• **What is being asked**
Return, in their exact form, the lines that lie between the start of the data below and the line containing "floorplan,design.core.area,54030,µm²", with both ends included.

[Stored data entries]
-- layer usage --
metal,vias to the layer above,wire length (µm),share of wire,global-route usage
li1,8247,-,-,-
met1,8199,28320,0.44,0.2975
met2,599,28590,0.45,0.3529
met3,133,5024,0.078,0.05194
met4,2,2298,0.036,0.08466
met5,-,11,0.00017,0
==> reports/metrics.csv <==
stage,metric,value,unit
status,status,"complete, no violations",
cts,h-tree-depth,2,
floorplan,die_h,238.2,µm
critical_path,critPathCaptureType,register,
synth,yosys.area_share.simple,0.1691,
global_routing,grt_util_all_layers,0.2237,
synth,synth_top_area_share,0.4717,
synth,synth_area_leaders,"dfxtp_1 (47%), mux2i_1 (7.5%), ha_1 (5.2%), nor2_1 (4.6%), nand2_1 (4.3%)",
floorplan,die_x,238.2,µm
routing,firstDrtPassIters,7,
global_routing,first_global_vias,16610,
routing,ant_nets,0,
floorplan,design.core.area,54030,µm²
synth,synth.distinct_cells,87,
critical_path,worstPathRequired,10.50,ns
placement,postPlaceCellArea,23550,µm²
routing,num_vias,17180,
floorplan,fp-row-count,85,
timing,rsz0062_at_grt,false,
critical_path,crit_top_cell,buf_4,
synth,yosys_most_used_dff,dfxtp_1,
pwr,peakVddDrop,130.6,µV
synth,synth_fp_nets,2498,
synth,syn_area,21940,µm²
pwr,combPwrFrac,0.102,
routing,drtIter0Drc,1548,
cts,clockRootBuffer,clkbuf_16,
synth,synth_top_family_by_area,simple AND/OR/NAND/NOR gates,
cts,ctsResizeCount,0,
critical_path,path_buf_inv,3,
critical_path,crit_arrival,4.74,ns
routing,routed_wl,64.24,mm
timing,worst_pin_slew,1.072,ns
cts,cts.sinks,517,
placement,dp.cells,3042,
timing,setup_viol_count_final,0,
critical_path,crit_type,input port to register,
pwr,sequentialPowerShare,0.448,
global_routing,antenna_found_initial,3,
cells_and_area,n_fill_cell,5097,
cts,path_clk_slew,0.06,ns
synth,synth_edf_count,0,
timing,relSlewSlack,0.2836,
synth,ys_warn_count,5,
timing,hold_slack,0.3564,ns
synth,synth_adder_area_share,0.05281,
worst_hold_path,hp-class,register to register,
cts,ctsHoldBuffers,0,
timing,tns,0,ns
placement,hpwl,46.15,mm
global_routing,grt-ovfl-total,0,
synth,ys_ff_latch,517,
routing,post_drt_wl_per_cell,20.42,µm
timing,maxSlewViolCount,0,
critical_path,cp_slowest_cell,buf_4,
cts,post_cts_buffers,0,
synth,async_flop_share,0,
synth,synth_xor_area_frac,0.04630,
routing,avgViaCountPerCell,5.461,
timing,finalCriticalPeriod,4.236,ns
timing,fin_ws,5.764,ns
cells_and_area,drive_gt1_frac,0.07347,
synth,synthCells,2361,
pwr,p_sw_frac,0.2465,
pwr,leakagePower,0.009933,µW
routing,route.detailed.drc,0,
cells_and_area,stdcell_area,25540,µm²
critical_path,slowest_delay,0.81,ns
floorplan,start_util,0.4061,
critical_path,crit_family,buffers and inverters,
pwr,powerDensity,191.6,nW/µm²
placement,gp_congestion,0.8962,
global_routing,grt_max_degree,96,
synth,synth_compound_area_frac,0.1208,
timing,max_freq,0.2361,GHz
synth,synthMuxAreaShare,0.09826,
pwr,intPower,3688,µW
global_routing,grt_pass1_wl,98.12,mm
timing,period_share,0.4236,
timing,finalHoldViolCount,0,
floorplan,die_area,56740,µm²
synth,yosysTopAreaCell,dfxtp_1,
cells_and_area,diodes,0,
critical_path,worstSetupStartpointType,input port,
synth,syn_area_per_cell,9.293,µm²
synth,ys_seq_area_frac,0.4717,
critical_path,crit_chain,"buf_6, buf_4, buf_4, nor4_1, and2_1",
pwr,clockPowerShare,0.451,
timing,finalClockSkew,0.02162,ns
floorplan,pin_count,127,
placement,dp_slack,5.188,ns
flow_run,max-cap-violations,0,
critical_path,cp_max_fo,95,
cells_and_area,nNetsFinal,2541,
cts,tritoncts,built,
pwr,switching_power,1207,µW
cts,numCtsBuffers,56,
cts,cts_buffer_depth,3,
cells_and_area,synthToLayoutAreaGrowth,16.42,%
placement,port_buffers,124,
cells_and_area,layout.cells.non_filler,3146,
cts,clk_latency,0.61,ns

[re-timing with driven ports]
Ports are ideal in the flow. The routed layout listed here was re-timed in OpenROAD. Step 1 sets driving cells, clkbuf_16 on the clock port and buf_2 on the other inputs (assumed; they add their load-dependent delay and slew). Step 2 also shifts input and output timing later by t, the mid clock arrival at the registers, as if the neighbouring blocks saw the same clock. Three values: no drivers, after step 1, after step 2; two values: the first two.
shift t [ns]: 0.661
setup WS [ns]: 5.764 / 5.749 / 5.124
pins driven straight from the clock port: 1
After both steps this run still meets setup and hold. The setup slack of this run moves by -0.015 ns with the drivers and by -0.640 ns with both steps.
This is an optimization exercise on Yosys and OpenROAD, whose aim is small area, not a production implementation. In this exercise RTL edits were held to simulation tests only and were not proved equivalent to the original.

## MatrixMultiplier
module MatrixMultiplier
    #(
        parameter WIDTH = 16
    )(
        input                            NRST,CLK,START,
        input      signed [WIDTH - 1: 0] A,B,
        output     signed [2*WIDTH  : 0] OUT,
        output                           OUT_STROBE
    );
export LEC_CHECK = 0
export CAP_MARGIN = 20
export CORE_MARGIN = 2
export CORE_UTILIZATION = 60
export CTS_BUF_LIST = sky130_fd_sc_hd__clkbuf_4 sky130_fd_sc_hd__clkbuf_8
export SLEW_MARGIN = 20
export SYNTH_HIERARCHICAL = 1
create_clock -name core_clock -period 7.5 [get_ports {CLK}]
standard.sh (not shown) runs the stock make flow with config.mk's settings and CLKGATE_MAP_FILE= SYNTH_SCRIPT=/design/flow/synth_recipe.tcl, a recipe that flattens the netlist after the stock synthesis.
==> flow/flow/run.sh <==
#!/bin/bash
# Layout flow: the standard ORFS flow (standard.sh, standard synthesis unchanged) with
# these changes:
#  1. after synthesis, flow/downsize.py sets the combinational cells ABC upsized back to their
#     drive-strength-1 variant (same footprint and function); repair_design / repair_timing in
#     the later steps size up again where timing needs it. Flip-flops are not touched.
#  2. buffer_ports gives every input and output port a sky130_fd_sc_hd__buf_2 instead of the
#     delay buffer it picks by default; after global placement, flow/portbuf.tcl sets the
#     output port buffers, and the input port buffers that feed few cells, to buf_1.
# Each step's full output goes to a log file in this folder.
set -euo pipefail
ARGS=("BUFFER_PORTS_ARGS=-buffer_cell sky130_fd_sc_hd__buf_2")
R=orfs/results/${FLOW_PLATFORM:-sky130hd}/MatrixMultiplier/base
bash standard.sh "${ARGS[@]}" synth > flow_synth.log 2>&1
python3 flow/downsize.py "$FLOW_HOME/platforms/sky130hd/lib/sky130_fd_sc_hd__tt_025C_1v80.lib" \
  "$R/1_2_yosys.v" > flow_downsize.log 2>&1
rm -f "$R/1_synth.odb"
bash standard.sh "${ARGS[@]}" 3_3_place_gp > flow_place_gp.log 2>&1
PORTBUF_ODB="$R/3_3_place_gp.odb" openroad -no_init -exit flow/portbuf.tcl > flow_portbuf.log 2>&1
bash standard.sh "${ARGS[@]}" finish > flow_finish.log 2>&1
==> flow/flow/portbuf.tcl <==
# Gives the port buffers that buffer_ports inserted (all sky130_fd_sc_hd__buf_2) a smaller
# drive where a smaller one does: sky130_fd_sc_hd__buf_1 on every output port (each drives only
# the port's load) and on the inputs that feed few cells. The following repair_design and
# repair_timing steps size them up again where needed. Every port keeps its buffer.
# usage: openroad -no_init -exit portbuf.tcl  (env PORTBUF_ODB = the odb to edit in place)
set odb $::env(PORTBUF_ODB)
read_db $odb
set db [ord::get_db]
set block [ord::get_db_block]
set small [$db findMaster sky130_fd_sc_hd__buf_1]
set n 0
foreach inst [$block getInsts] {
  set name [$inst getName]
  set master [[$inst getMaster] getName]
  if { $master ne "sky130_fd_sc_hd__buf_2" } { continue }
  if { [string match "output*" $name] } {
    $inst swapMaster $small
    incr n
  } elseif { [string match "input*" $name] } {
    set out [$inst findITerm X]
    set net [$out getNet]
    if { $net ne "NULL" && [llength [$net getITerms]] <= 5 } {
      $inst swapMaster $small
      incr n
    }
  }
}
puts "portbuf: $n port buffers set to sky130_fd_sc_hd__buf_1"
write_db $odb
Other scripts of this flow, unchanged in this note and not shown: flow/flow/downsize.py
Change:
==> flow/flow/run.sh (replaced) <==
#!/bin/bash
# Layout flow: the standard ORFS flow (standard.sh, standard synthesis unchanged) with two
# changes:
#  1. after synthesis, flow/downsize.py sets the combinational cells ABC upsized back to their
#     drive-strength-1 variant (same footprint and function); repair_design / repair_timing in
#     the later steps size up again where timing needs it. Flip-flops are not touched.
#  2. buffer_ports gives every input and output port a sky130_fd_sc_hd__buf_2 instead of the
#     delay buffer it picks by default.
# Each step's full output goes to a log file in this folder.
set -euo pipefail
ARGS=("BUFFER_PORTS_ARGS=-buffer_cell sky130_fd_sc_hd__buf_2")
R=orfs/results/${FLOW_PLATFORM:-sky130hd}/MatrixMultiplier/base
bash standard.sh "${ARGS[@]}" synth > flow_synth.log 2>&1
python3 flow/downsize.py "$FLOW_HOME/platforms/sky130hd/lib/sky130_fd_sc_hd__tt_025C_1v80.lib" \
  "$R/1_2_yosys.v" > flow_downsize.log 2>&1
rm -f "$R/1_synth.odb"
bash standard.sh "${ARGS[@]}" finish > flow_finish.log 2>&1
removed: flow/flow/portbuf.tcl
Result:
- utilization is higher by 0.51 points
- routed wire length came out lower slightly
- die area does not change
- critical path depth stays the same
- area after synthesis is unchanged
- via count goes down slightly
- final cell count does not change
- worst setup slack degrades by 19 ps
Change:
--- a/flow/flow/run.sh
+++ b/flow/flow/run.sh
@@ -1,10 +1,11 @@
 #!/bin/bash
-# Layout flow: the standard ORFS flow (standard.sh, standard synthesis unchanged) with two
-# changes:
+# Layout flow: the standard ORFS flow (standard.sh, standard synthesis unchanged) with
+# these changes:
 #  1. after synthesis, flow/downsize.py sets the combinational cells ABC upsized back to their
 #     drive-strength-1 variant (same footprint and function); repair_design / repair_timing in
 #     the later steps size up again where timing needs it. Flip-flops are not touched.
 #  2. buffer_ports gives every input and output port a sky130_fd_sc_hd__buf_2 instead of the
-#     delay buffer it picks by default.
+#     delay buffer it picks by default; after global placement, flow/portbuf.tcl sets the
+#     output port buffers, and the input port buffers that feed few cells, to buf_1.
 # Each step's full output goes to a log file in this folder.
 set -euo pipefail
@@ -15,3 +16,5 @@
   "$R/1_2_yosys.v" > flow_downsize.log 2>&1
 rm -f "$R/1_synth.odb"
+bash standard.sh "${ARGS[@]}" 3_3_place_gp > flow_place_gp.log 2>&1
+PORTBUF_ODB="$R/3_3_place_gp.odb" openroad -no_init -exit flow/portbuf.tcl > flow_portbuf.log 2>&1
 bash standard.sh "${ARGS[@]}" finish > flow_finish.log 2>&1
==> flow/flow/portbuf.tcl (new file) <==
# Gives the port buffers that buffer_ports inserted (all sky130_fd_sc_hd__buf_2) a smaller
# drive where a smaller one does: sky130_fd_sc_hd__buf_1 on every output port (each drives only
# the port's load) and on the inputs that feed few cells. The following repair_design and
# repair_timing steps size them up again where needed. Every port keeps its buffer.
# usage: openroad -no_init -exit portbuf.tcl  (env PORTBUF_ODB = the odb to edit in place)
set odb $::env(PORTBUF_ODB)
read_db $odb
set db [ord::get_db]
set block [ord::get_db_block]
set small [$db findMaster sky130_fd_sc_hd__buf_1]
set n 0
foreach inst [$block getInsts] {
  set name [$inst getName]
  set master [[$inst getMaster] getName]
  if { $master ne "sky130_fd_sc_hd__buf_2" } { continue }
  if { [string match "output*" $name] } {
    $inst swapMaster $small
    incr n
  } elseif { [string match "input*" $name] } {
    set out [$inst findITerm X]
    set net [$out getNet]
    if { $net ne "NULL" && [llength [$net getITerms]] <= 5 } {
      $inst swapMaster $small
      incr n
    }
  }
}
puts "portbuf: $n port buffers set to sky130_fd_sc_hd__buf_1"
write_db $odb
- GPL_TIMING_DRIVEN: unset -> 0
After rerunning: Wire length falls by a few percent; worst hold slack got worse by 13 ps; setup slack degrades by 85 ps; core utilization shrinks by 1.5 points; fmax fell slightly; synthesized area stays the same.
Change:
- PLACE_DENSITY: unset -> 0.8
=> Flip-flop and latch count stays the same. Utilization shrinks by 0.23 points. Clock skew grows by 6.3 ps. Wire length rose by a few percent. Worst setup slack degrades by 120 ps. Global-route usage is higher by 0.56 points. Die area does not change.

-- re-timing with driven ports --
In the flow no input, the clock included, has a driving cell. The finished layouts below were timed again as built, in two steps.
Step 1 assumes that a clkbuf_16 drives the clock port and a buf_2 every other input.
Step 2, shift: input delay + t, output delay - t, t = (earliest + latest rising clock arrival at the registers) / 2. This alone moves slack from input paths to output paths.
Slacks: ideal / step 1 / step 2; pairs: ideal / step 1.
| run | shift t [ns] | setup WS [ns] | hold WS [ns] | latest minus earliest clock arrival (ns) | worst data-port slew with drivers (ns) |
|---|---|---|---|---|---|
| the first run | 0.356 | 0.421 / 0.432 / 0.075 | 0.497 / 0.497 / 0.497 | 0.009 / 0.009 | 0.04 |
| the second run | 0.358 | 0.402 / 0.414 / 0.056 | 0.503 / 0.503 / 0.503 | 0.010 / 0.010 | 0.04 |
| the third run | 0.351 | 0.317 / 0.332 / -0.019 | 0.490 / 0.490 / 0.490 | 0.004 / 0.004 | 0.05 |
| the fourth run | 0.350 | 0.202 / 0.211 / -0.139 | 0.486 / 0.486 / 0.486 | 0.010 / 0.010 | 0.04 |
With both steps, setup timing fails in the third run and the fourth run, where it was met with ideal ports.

• **Solution to the problem**
-- layer usage --
metal,vias to the layer above,wire length (µm),share of wire,global-route usage
li1,8247,-,-,-
met1,8199,28320,0.44,0.2975
met2,599,28590,0.45,0.3529
met3,133,5024,0.078,0.05194
met4,2,2298,0.036,0.08466
met5,-,11,0.00017,0
==> reports/metrics.csv <==
stage,metric,value,unit
status,status,"complete, no violations",
cts,h-tree-depth,2,
floorplan,die_h,238.2,µm
critical_path,critPathCaptureType,register,
synth,yosys.area_share.simple,0.1691,
global_routing,grt_util_all_layers,0.2237,
synth,synth_top_area_share,0.4717,
synth,synth_area_leaders,"dfxtp_1 (47%), mux2i_1 (7.5%), ha_1 (5.2%), nor2_1 (4.6%), nand2_1 (4.3%)",
floorplan,die_x,238.2,µm
routing,firstDrtPassIters,7,
global_routing,first_global_vias,16610,
routing,ant_nets,0,
floorplan,design.core.area,54030,µm²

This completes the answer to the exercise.